ACTIVITY>
Somewhere below, one line contains "(count_q == '0);" and a later line contains "OP_SEARCH: begin". Output those two lines and everything between them exactly, and nothing else.
-=-=-
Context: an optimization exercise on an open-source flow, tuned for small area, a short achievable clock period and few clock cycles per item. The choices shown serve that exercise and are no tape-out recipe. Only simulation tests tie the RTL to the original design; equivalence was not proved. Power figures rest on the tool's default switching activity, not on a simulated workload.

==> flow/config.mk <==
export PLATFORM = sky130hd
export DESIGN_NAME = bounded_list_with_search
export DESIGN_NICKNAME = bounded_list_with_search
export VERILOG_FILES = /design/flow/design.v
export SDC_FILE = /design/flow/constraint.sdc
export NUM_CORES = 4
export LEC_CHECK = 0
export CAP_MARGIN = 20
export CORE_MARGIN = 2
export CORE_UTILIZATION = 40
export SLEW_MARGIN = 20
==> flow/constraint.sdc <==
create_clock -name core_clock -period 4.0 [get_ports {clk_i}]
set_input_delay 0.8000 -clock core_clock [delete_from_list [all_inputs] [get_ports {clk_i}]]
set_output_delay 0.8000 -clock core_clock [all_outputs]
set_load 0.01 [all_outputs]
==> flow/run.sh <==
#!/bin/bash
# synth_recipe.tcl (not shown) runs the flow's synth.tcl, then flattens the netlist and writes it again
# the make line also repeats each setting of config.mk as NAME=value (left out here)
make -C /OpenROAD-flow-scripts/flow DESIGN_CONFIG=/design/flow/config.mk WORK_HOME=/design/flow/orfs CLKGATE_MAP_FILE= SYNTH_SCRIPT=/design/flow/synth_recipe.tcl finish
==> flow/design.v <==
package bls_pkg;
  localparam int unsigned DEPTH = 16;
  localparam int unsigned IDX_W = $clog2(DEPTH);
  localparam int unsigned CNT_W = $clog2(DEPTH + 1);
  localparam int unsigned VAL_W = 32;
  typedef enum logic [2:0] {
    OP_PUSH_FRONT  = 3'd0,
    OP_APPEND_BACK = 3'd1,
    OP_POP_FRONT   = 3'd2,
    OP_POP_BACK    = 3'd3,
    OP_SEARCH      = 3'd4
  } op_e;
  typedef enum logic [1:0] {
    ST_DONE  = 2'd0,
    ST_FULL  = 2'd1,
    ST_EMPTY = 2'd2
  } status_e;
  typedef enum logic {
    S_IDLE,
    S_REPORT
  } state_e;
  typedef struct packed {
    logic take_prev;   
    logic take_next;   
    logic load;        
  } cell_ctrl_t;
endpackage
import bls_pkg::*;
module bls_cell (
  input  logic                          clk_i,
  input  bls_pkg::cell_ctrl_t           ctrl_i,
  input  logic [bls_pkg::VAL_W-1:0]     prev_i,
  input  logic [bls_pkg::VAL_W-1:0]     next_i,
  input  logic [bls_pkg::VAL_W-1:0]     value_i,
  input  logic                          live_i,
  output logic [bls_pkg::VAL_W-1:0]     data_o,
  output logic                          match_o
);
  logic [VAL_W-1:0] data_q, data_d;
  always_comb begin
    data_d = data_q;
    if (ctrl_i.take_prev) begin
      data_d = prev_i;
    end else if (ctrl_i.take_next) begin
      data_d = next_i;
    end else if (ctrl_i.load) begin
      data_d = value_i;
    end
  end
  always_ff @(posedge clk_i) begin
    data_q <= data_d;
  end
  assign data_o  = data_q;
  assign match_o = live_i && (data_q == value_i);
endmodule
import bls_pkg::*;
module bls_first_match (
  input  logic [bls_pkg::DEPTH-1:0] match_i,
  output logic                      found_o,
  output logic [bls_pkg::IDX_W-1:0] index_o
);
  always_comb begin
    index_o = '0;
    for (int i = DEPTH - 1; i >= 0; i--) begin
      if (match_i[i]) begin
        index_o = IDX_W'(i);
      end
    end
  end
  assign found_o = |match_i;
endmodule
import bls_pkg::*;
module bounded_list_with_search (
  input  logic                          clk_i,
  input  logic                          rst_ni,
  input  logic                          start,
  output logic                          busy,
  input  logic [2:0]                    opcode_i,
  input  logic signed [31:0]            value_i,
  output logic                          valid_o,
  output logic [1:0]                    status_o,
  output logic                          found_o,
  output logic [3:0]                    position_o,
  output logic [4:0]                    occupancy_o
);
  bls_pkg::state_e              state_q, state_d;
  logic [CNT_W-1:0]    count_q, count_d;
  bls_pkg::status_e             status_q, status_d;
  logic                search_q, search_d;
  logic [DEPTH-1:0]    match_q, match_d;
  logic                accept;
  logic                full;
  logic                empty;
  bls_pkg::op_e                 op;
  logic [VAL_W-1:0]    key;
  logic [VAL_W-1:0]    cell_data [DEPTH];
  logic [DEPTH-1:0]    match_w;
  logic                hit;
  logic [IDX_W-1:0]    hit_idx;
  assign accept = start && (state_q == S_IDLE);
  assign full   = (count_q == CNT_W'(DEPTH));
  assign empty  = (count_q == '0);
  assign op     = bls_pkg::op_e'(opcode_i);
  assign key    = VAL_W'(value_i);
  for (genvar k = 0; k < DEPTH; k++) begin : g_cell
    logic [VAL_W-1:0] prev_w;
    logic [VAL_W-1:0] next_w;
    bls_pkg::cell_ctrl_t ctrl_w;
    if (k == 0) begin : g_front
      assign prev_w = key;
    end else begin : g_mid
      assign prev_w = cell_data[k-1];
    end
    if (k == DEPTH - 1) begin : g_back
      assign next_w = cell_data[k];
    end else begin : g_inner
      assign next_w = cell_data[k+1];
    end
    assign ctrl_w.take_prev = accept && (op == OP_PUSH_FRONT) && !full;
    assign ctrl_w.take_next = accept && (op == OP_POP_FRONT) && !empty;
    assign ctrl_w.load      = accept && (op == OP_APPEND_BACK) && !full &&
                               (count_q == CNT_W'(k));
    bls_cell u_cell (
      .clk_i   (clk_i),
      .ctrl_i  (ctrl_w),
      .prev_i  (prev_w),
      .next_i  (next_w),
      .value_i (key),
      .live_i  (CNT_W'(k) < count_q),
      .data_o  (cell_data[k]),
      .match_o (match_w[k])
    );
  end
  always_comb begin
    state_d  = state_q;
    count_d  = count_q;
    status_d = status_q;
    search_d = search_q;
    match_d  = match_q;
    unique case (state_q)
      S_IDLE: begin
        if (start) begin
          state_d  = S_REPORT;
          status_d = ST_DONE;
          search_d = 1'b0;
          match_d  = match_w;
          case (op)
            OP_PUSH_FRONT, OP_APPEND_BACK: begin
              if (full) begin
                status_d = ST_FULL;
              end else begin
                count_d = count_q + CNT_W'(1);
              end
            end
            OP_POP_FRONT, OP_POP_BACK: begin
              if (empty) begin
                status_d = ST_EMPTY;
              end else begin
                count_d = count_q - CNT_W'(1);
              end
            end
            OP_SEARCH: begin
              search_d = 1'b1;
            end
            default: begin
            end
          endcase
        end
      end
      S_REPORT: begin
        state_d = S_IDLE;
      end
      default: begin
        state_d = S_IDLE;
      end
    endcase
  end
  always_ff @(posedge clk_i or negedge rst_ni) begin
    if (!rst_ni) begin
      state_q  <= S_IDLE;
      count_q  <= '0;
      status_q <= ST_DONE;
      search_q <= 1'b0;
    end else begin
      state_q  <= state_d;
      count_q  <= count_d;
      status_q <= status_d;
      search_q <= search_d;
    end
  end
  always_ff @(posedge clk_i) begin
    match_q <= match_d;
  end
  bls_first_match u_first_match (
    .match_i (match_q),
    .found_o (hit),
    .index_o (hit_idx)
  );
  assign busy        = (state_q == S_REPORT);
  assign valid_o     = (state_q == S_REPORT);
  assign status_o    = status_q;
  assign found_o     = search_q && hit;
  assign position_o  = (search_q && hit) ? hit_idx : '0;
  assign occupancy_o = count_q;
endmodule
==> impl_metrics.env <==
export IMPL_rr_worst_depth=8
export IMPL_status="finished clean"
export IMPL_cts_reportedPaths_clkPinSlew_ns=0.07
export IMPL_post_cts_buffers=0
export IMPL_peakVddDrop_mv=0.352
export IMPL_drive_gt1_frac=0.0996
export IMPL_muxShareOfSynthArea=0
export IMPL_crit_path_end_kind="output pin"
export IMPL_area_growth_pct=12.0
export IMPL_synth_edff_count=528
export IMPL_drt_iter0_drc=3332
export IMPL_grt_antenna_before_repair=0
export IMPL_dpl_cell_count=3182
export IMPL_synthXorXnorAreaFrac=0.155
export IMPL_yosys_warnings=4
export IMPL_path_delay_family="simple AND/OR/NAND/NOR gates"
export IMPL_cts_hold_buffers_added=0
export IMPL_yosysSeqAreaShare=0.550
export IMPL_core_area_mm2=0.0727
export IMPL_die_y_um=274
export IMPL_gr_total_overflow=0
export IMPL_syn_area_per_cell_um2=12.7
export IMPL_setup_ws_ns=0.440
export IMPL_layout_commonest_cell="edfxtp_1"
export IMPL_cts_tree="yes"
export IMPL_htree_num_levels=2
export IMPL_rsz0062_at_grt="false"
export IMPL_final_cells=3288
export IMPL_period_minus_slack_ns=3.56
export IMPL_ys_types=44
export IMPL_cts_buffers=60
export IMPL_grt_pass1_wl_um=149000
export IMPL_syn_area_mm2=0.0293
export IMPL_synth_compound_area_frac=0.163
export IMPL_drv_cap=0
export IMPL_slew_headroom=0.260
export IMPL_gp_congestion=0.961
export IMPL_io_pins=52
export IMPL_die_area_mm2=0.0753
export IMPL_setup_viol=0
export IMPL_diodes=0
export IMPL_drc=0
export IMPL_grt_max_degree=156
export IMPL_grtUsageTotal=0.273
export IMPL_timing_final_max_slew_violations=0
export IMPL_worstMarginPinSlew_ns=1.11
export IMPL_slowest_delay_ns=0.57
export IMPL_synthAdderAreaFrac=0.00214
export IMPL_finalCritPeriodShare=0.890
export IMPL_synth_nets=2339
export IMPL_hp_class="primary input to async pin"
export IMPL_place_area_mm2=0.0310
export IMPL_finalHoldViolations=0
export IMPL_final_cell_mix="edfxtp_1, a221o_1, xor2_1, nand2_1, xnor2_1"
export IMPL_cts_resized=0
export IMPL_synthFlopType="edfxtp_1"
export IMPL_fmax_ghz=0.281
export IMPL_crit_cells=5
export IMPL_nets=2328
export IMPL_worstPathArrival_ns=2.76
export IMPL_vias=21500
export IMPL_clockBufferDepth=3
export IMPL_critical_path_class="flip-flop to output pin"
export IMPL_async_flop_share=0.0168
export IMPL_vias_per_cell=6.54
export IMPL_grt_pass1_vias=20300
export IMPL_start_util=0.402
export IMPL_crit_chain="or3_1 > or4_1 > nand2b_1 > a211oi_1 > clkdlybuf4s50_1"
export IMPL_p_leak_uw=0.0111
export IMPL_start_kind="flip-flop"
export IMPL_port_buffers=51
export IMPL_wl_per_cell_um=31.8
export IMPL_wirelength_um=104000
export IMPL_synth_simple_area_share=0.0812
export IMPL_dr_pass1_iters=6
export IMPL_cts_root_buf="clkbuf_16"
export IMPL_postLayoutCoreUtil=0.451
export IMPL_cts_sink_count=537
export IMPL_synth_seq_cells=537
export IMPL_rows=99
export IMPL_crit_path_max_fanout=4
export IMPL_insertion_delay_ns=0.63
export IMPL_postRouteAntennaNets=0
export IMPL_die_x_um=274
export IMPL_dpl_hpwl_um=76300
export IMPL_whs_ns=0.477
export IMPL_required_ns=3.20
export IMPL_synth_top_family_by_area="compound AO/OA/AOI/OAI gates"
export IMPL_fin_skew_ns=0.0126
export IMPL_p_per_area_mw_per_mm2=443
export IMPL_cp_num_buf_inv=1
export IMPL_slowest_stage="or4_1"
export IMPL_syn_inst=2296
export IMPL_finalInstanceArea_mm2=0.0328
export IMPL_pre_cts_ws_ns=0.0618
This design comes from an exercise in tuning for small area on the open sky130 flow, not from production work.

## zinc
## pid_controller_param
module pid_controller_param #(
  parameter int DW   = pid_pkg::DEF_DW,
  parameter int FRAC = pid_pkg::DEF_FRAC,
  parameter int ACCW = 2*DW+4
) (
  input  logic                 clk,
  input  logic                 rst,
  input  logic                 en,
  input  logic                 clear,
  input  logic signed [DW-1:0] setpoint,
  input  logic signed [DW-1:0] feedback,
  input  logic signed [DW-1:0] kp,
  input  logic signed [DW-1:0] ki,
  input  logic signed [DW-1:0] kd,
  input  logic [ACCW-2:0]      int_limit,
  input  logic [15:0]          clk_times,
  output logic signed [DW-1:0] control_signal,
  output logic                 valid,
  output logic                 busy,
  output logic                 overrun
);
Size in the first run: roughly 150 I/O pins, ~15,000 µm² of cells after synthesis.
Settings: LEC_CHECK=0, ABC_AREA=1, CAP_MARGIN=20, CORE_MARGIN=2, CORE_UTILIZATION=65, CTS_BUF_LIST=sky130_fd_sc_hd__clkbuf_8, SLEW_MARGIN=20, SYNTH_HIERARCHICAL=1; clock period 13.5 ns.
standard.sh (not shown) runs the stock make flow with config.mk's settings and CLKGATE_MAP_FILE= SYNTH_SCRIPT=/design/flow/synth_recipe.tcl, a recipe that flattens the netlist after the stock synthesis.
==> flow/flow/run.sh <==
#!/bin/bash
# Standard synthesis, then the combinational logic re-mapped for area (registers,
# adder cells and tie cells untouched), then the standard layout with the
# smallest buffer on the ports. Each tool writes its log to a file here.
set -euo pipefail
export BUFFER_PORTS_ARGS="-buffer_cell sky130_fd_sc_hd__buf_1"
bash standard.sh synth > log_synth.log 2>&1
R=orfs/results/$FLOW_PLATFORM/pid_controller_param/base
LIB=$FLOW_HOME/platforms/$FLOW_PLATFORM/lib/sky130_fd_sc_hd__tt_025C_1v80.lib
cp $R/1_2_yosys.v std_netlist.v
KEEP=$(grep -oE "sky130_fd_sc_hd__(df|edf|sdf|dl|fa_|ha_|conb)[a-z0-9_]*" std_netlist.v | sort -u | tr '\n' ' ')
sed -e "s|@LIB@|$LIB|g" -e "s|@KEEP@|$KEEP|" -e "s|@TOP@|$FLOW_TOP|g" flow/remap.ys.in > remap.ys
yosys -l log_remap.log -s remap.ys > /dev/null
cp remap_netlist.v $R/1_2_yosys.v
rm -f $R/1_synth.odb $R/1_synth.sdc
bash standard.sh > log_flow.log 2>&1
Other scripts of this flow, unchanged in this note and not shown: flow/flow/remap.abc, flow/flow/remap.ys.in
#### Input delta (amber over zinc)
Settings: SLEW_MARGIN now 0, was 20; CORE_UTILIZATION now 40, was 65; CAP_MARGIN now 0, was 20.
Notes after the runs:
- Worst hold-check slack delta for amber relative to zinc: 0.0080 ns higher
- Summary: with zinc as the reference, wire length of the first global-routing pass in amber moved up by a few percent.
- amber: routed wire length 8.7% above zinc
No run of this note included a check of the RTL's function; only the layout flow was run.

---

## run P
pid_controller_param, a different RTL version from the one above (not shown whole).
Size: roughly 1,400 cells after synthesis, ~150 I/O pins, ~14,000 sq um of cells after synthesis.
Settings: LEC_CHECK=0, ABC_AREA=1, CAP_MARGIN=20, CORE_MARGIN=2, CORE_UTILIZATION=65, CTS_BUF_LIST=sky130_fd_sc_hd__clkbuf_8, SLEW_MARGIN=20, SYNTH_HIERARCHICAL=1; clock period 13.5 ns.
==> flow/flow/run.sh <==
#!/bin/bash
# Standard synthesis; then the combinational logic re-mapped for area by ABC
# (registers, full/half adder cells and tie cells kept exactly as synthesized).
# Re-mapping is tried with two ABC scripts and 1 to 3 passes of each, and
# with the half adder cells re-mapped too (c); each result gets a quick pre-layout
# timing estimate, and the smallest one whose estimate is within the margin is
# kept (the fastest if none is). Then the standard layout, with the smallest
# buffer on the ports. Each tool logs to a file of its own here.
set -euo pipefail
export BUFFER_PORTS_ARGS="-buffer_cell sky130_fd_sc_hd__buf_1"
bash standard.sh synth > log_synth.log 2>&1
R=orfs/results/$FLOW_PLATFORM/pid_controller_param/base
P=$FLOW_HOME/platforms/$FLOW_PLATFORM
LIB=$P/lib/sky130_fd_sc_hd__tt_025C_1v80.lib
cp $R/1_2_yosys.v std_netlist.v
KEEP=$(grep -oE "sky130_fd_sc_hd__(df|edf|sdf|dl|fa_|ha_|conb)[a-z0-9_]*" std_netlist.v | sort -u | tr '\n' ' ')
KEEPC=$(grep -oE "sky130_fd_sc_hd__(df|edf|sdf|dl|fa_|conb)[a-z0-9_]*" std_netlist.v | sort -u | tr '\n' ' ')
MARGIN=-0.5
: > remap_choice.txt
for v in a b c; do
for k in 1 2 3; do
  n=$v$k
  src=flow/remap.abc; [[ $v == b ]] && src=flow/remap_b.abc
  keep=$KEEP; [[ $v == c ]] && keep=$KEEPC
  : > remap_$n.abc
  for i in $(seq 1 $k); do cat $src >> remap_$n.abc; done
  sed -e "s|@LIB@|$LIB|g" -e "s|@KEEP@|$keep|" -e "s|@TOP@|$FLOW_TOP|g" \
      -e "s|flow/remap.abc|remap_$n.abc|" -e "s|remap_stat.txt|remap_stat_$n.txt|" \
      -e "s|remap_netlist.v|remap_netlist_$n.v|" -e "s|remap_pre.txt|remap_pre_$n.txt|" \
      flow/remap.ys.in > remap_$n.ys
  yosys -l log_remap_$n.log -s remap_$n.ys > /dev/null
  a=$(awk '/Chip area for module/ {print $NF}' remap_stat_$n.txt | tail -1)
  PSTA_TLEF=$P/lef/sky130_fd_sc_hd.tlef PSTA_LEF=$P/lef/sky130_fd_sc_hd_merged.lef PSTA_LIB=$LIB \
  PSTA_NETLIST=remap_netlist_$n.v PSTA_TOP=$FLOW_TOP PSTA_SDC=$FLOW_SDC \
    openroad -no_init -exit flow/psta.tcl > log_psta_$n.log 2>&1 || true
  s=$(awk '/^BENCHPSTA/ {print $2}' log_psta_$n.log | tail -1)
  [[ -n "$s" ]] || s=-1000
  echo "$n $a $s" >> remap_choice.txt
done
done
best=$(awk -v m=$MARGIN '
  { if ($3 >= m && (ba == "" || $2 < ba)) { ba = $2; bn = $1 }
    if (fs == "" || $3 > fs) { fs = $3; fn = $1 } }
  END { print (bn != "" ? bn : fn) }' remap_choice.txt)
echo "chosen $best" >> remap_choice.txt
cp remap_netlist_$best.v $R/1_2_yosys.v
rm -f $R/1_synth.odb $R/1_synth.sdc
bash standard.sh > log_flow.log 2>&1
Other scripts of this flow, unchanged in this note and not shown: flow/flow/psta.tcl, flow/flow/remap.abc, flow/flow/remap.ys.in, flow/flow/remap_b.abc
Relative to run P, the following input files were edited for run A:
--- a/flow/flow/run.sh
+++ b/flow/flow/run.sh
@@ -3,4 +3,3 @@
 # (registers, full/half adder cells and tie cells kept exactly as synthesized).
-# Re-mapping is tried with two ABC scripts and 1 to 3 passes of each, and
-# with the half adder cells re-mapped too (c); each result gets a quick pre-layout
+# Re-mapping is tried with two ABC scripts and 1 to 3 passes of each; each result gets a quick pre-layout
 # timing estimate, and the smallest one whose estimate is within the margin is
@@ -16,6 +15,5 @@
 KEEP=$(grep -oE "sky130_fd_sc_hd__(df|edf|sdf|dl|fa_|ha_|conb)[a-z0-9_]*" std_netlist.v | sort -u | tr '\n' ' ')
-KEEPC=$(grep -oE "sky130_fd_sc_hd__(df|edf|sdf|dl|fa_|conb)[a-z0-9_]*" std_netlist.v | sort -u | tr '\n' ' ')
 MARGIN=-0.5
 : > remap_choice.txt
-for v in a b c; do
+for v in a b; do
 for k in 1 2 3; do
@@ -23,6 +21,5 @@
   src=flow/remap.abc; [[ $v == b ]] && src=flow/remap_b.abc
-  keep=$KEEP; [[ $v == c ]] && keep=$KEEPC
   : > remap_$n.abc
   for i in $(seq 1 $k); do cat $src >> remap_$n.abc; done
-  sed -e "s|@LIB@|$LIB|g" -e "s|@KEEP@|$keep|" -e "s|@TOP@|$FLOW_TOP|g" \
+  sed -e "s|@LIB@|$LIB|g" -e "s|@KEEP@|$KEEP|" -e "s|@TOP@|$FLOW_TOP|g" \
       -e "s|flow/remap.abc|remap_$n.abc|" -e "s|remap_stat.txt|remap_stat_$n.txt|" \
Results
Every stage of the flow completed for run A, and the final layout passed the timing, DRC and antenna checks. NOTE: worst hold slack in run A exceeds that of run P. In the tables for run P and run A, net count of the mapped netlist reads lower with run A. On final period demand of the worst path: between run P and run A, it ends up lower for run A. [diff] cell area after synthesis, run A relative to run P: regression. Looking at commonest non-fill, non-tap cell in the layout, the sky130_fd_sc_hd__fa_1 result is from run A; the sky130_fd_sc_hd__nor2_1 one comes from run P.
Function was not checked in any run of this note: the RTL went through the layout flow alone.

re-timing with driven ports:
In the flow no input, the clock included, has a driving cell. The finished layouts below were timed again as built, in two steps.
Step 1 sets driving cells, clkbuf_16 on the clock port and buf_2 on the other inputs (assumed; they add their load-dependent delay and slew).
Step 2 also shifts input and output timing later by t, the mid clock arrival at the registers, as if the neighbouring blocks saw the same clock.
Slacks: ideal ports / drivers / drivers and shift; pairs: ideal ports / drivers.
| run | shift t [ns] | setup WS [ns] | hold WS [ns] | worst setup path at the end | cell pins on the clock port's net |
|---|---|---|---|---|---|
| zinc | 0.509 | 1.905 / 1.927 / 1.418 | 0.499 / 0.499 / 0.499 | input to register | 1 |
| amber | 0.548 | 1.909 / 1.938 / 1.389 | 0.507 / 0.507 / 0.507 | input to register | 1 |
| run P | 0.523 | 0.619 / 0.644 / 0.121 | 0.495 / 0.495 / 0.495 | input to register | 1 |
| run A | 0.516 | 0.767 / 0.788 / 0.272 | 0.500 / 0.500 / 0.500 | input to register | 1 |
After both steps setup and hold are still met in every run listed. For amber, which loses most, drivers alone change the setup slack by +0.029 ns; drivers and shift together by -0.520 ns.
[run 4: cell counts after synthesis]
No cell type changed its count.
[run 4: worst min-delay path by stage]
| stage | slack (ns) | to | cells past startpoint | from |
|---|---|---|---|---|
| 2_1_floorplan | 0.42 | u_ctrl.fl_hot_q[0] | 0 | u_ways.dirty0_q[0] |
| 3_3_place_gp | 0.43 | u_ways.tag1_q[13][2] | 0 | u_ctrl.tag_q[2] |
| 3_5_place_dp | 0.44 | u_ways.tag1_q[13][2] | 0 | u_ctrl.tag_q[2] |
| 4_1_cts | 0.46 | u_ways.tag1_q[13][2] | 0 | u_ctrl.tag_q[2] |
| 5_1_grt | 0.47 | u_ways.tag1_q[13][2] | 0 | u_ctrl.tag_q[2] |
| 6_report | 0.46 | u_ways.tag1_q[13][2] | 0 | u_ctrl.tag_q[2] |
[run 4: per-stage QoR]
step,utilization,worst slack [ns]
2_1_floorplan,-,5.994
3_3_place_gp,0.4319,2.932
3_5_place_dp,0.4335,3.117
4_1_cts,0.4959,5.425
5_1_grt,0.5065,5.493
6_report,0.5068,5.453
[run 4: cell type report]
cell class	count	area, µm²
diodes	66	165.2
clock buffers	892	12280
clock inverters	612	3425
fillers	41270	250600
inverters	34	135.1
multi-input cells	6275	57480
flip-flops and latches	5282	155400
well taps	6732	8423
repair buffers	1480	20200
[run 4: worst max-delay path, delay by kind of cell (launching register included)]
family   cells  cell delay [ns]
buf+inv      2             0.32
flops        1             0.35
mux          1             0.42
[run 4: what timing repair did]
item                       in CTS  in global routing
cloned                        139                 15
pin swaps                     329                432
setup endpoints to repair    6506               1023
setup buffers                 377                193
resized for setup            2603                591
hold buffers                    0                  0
-=-=-
PROBLEM SOLUTION>
  assign empty  = (count_q == '0);
  assign op     = bls_pkg::op_e'(opcode_i);
  assign key    = VAL_W'(value_i);
  for (genvar k = 0; k < DEPTH; k++) begin : g_cell
    logic [VAL_W-1:0] prev_w;
    logic [VAL_W-1:0] next_w;
    bls_pkg::cell_ctrl_t ctrl_w;
    if (k == 0) begin : g_front
      assign prev_w = key;
    end else begin : g_mid
      assign prev_w = cell_data[k-1];
    end
    if (k == DEPTH - 1) begin : g_back
      assign next_w = cell_data[k];
    end else begin : g_inner
      assign next_w = cell_data[k+1];
    end
    assign ctrl_w.take_prev = accept && (op == OP_PUSH_FRONT) && !full;
    assign ctrl_w.take_next = accept && (op == OP_POP_FRONT) && !empty;
    assign ctrl_w.load      = accept && (op == OP_APPEND_BACK) && !full &&
                               (count_q == CNT_W'(k));
    bls_cell u_cell (
      .clk_i   (clk_i),
      .ctrl_i  (ctrl_w),
      .prev_i  (prev_w),
      .next_i  (next_w),
      .value_i (key),
      .live_i  (CNT_W'(k) < count_q),
      .data_o  (cell_data[k]),
      .match_o (match_w[k])
    );
  end
  always_comb begin
    state_d  = state_q;
    count_d  = count_q;
    status_d = status_q;
    search_d = search_q;
    match_d  = match_q;
    unique case (state_q)
      S_IDLE: begin
        if (start) begin
          state_d  = S_REPORT;
          status_d = ST_DONE;
          search_d = 1'b0;
          match_d  = match_w;
          case (op)
            OP_PUSH_FRONT, OP_APPEND_BACK: begin
              if (full) begin
                status_d = ST_FULL;
              end else begin
                count_d = count_q + CNT_W'(1);
              end
            end
            OP_POP_FRONT, OP_POP_BACK: begin
              if (empty) begin
                status_d = ST_EMPTY;
              end else begin
                count_d = count_q - CNT_W'(1);
              end
            end
            OP_SEARCH: begin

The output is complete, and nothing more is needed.